Python unittest returns MagicMock object instead of value


I have a program like this:

    class SomeClass:
        _attribute = None
    
        def __init__(self, attribute):
            self._attribute = attribute
    
        @property
        def attribute(self):
            print("abc")
            return self._attribute
    
    
    class SomeChildClass:
        context: SomeClass
    
        def __init__(self):
            pass
        
        def print_attribute(self):
            print(self.context.attribute)

I want to unittest the print_attribute method of SomeChildClass. Therefore I want to Mock both the SomeClass itself and the attribute property of this class.

When I use

    def test_print_attribute(self):
            with patch('app.some_class.SomeClass.attribute', new_callable=PropertyMock) as mock_attr:
                mock_attr.return_value = "TEST"
                some_class = SomeClass(attribute="abc")
                self.child_class = SomeChildClass()
                self.child_class.context = some_class
                self.child_class.print_attribute()

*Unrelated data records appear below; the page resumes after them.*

--- src/rtl/ivc_pkg.sv ---
package ivc_pkg;
  localparam int NSRC = 4;
  localparam int IW   = $clog2(NSRC);

  typedef enum logic [IW-1:0] {
    SRC_EXT = 2'd0,
    SRC_TMR = 2'd1,
    SRC_ADC = 2'd2,
    SRC_SER = 2'd3
  } src_e;

  // vector address for a source slot: base plus slot times step
  function automatic logic [7:0] vec_of(input logic [IW-1:0] idx,
                                        input logic [7:0] base,
                                        input logic [7:0] step);
    logic [7:0] off;
    off = 8'(step * {{(8-IW){1'b0}}, idx});
    return 8'(base + off);
  endfunction

  // index of the single set bit of a one-hot grant
  function automatic logic [IW-1:0] idx_of(input logic [NSRC-1:0] g);
    logic [IW-1:0] r;
    r = '0;
    for (int i = 0; i < NSRC; i++)
      if (g[i]) r = IW'(i);
    return r;
  endfunction
endpackage

--- src/rtl/ivc_flag_cell.sv ---
module ivc_flag_cell (
  input  logic clk,
  input  logic rst_n,
  input  logic hw_set,
  input  logic ack_clr,
  input  logic sw_wr,
  input  logic sw_val,
  output logic q
);
  logic q_nx;

  // hardware set dominates, then service clear, then software write
  always_comb begin
    if (hw_set)       q_nx = 1'b1;
    else if (ack_clr) q_nx = 1'b0;
    else if (sw_wr)   q_nx = sw_val;
    else              q_nx = q;
  end

  always_ff @(posedge clk or negedge rst_n)
    if (!rst_n) q <= 1'b0;
    else        q <= q_nx;
endmodule

--- src/rtl/ivc_prio.sv ---
module ivc_prio #(
  parameter int N = 4
) (
  input  logic [N-1:0] pend,
  output logic [N-1:0] grant,
  output logic         any
);
  logic [N:0] above;

  assign above[0] = 1'b0;
  for (genvar i = 0; i < N; i++) begin : g_chain
    assign grant[i]    = pend[i] & ~above[i];
    assign above[i+1]  = above[i] | pend[i];
  end
  assign any = above[N];
endmodule

--- src/rtl/irq_vector_ctrl.sv ---
module irq_vector_ctrl #(
  parameter logic [7:0] VEC_BASE = 8'h04,
  parameter logic [7:0] VEC_STEP = 8'h04
) (
  input  logic       clk,
  input  logic       rst_n,
  input  logic       tick,
  input  logic       irq_ext,
  input  logic       irq_tmr,
  input  logic       irq_adc,
  input  logic       ser_addr_hit,
  input  logic       ser_byte_done,
  input  logic       stack_full,
  input  logic       reg_sel,
  input  logic       wr_en,
  input  logic [7:0] wr_data,
  output logic [7:0] rd_data,
  input  logic       reti,
  input  logic       ret,
  output logic       ack,
  output logic [7:0] vector
);
  import ivc_pkg::*;

  logic [NSRC-1:0] flag, en, pend, grant;
  logic [NSRC-1:0] set_vec, clr_vec, swwr_vec, swval_vec;
  logic            gie, any_pend, take_ok, wr0, wr1;
  logic [IW-1:0]   win_idx;

  assign wr0 = wr_en & ~reg_sel;
  assign wr1 = wr_en &  reg_sel;

  assign set_vec   = {ser_addr_hit | ser_byte_done, irq_adc, irq_tmr, irq_ext};
  assign swwr_vec  = {wr1, wr0, wr0, wr0};
  assign swval_vec = {wr_data[4], wr_data[6:4]};
  assign clr_vec   = grant & {NSRC{ack}};

  for (genvar s = 0; s < NSRC; s++) begin : g_flag
    ivc_flag_cell u_cell (
      .clk    (clk),
      .rst_n  (rst_n),
      .hw_set (set_vec[s]),
      .ack_clr(clr_vec[s]),
      .sw_wr  (swwr_vec[s]),
      .sw_val (swval_vec[s]),
      .q      (flag[s])
    );
  end

  always_ff @(posedge clk or negedge rst_n)
    if (!rst_n) en <= '0;
    else begin
      if (wr0) en[2:0] <= wr_data[3:1];
      if (wr1) en[3]   <= wr_data[0];
    end

  // master enable: service clears, return-from-interrupt sets, else software
  always_ff @(posedge clk or negedge rst_n)
    if (!rst_n)    gie <= 1'b0;
    else if (ack)  gie <= 1'b0;
    else if (reti) gie <= 1'b1;
    else if (wr0)  gie <= wr_data[0];

  assign pend = flag & en;

  ivc_prio #(.N(NSRC)) u_prio (
    .pend (pend),
    .grant(grant),
    .any  (any_pend)
  );

  assign take_ok = tick & gie & ~stack_full;
  assign ack     = take_ok & any_pend;
  assign win_idx = idx_of(grant);
  assign vector  = ack ? vec_of(win_idx, VEC_BASE, VEC_STEP) : 8'h00;

  assign rd_data = reg_sel ? {3'b000, flag[3], 3'b000, en[3]}
                           : {1'b0, flag[2:0], en[2:0], gie};

  logic unused_ret;
  assign unused_ret = ret;
endmodule

--- config.mk ---
export PLATFORM = sky130hd
export DESIGN_NAME = irq_vector_ctrl
export DESIGN_NICKNAME = d
export VERILOG_FILES = /design/src/rtl/ivc_pkg.sv /design/src/rtl/ivc_flag_cell.sv /design/src/rtl/ivc_prio.sv /design/src/rtl/irq_vector_ctrl.sv
export SDC_FILE = /design/constraint.sdc
export NUM_CORES = 1
export LEC_CHECK = 0
export BUFFER_PORTS_ARGS = -buffer_cell sky130_fd_sc_hd__buf_2
export CAP_MARGIN = 5
export CELL_PAD_IN_SITES_DETAIL_PLACEMENT = 1
export CELL_PAD_IN_SITES_GLOBAL_PLACEMENT = 2
export CORE_MARGIN = 1
export CORE_UTILIZATION = 23
export DETAILED_ROUTE_END_ITERATION = 10
export PLACE_DENSITY = 0.82
export SLEW_MARGIN = 10
export SYNTH_ARGS = -nofsm -noshare
export SYNTH_HDL_FRONTEND = slang
export SYNTH_SLANG_ARGS = --single-unit
--- constraint.sdc ---
create_clock -name clk -period 2.32 [get_ports clk]
set_input_delay 0.116 -clock clk [delete_from_list [all_inputs] [get_ports clk]]
set_output_delay 0.116 -clock clk [all_outputs]
set_load 0.005 [all_outputs]
==> impl_metrics.yaml <==
logic_synthesis:
  synth_cell_types: 21
  yosys-top-cells-area: "dfrtp_1 (38%), mux2_1 (12%), mux2i_1 (8.5%)"
  syn_area_um2: 586.8
  yosys_warnings: 0
  synth_seq_cells: 9
  syn_inst: 58
  syn_avg_cell_area_um2: 10.12
  synth_top_area_cell: "dfrtp_1"
  synth_top_area_frac: 0.3838
  synth.yosys.seq_area_share: 0.3838
critical_path:
  cp-startpoint: "g_flag[2].u_cell.q$_DFFE_PN0P_"
  r2r_slack_ns: 0.96
  cp_max_fo: 5
  r2r_start: "g_flag[2].u_cell.q$_DFFE_PN0P_"
  reg2regPathDepth: 3
  cp-endpoint: "vector[4]"
  path_class: "reg -> out"
  r2r-end: "g_flag[3].u_cell.q$_DFFE_PN0P_"
  critPathArrivalTime_ns: 1.55
  start_kind: "register"
  endpoint_kind: "primary output"
  cp.required_ns: 2.20
sta:
  period_minus_slack_ns: 1.667
  clock_skew_ns: 0.001638
  setup_violations: 0
  max_freq_mhz: 599.8
  tns_ns: 0
  maxSlewViolCount: 0
  fin_ws_ns: 0.6526
  grt_setup_unrepaired: "false"
  hold_violations: 0
  hold_ws_ns: 0.05068
  period_share: 0.7187
clock_network:
  clk_pin_slew_ns: 0.06
  cts_resized: 0
  tritoncts: "built"
  clock-sinks: 9
  cts_buffer_depth: 2
  clock_latency_ns: 0.26
  htree_levels: 1
  cts_made_buffers: 3
  root_buffer: "clkbuf_4"
run_status:
  status: "finished, final reports clean"
die:
  die_h_um: 52.51
  num_rows: 17
  die_area_um2: 2757
  core_um2: 2297
  die_w_um: 52.51
  initial_core_util: 0.2554
  pin_count: 38
grt:
  overflow: 0
  grt_max_degree: 10
  grt_pass1_vias: 500
  grt_pass1_wl_um: 2256
  grt_use_total: 0.1196
  antenna_found_initial: 0
routing:
  drt-pass1-iter-count: 4
  drt_iter0_drc: 7
  vias: 514
  drc_errors: 0
  drt_wl_total_um: 1430
  routedWlPerCell_um: 12.12
  routed_via_density: 4.356
  ant_nets: 0
finish:
  final_cell_mix: "buf_2 (29), dfrtp_1 (9), mux2_1 (6), conb_1 (6)"
  antenna_cells: 0
  final_net_count: 112
  utilization: 0.3371
  layout-drive-gt1-share: 0.4000
  regArea_um2: 225.2
  post-route-cell-area_um2: 774.5
  fillCellCount: 289
  multi_input_area_um2: 321.6
  area_growth_pct: 31.98
  final_common_cell: "buf_2"
  final_cells: 118
pwr:
  total_power_uw: 419.3
  ir_drop_mv: 0.2763
  p_per_area_nw_per_um2: 541.4
  power_leakage_nw: 0.3901
placement:
  dp_slack_ns: 0.9423
  io_buffer_count: 29
  numPlacedInstances: 113
  dp_hpwl_um: 1189
  place_area_um2: 738.2
  place_congestion: 0.7426
flow_run:
  drv_cap: 0
hold_path:
  worstHoldPathType: "in -> reg"
## cell usage after synthesis
master / n
buf_4: 6
nor2_1: 2
nor3b_2: 1
buf_2: 2
nand3_1: 1
inv_1: 1
o21ai_1: 1
o21bai_1: 3
nand3b_4: 1
and2_1: 1
nor2b_1: 5
a21oi_1: 3
nor4b_1: 1
nor2b_2: 1
dfrtp_1: 9
nor3_1: 2
a222oi_1: 1
nand2_1: 5
mux2_1: 6
conb_1: 1
mux2i_1: 5
## repair_timing
item,in CTS,in global routing
hold buffers,1,0
setup endpoints to repair,0,0
buffers inserted,0,0
hold endpoints to repair,9,0
## layer usage
| metal | wire, um | vias to the layer above | GRT usage |
|---|---|---|---|
| li1 | - | 254 | - |
| met1 | 599 | 237 | 0.1358 |
| met2 | 729 | 21 | 0.1920 |
| met3 | 72 | 2 | 0.04348 |
| met4 | 29 | 0 | 0.06579 |
| met5 | 0 | - | 0 |
## registers in the layout (all words and copies together) (netlist names)
signal           count
en                   4
g_flag.u_cell.q      4
gie                  1
## kinds of logic (layout without fill, tap and decap cells)
family                 count (synthesis)  count (layout)  share of synthesized area
other                                  1               6                   0.006390
DFF                                    9               9                     0.3838
AOI/OAI and AO/OA                      8               8                    0.08953
and+or+nand+nor                       20              20                     0.2196
muxes                                 11              11                     0.2004
buffers and inverters                  9              36                     0.1002
## worst min path at each step
stage	slack (ns)	cells after the start	start	to
after detailed placement	-0.02	1	rst_n	g_flag[3].u_cell.q$_DFFE_PN0P_
after floorplan	-0.18	0	rst_n	en[0]$_DFFE_PN0P_
after global routing	0.04	2	irq_adc	g_flag[2].u_cell.q$_DFFE_PN0P_
after CTS	0.04	2	irq_adc	g_flag[2].u_cell.q$_DFFE_PN0P_
after global placement	-0.02	1	rst_n	g_flag[3].u_cell.q$_DFFE_PN0P_
final	0.05	2	irq_adc	g_flag[2].u_cell.q$_DFFE_PN0P_
## report_power, final
| group | internal [mW] | switching (mW) | leakage (nW) |
|---|---|---|---|
| Combinational | 0.0577 | 0.0496 | 0.280 |
| Sequential | 0.175 | 0.0199 | 0.0952 |
| Clock | 0.0661 | 0.0515 | 0.0150 |
| Total | 0.298 | 0.121 | 0.390 |
## layout make-up
type                            count  share of cell area
Clock buffer                        4             0.03393
Inverter                            1            0.004847
Multi-Input combinational cell     45              0.4152
Sequential cell                     9              0.2908
Tap cell                           28             0.04523
Timing Repair Buffer               31              0.2100
## worst max-delay path, cell delays in order, from the launching register on
cell      delay [ns]
dfrtp_1         0.42
a222oi_1        0.47
nor3b_2         0.27
buf_2           0.14
Note: power is estimated with default switching activity, not from simulation.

it is working and i get TEST as output. The problem with this solution is that a real instance of SomeClass needs to be created. My ultimate goal would be something like this:

    def test_print_attribute(self):
        with patch('app.some_class.SomeClass.attribute', new_callable=PropertyMock) as mock_attr:
            mock_attr.return_value = "TEST"
            some_class = MagicMock()
            self.child_class = SomeChildClass()
            self.child_class.context = some_class
            self.child_class.print_attribute()

Here I get only an object of MagicMock printed instead of TEST:

<MagicMock name='mock.attribute' id='2576201109456'>

I also tried this, which also returns a MagicMock object:

    @patch('app.some_class.SomeClass')
    def test_print_attribute(self, mock_some_class):
        child_class = SomeChildClass()
        child_class.context = mock_some_class
        mock_some_class.attribute.return_value = "TEST"
        child_class.print_attribute()
<MagicMock name='SomeClass.attribute' id='1701032644768'>

Solution

  • The solution was just to don't call the return_value method on the mock and access the attribute directly.

        @patch('app.some_class.SomeClass')
            def test_print_attribute(self, mock_class):
                child_class = SomeChildClass()
                child_class.context = mock_class
                mock_class.attribute = "TEST"
                child_class.print_attribute()
    

    If anyone could explain this behavior I will accept the answer :)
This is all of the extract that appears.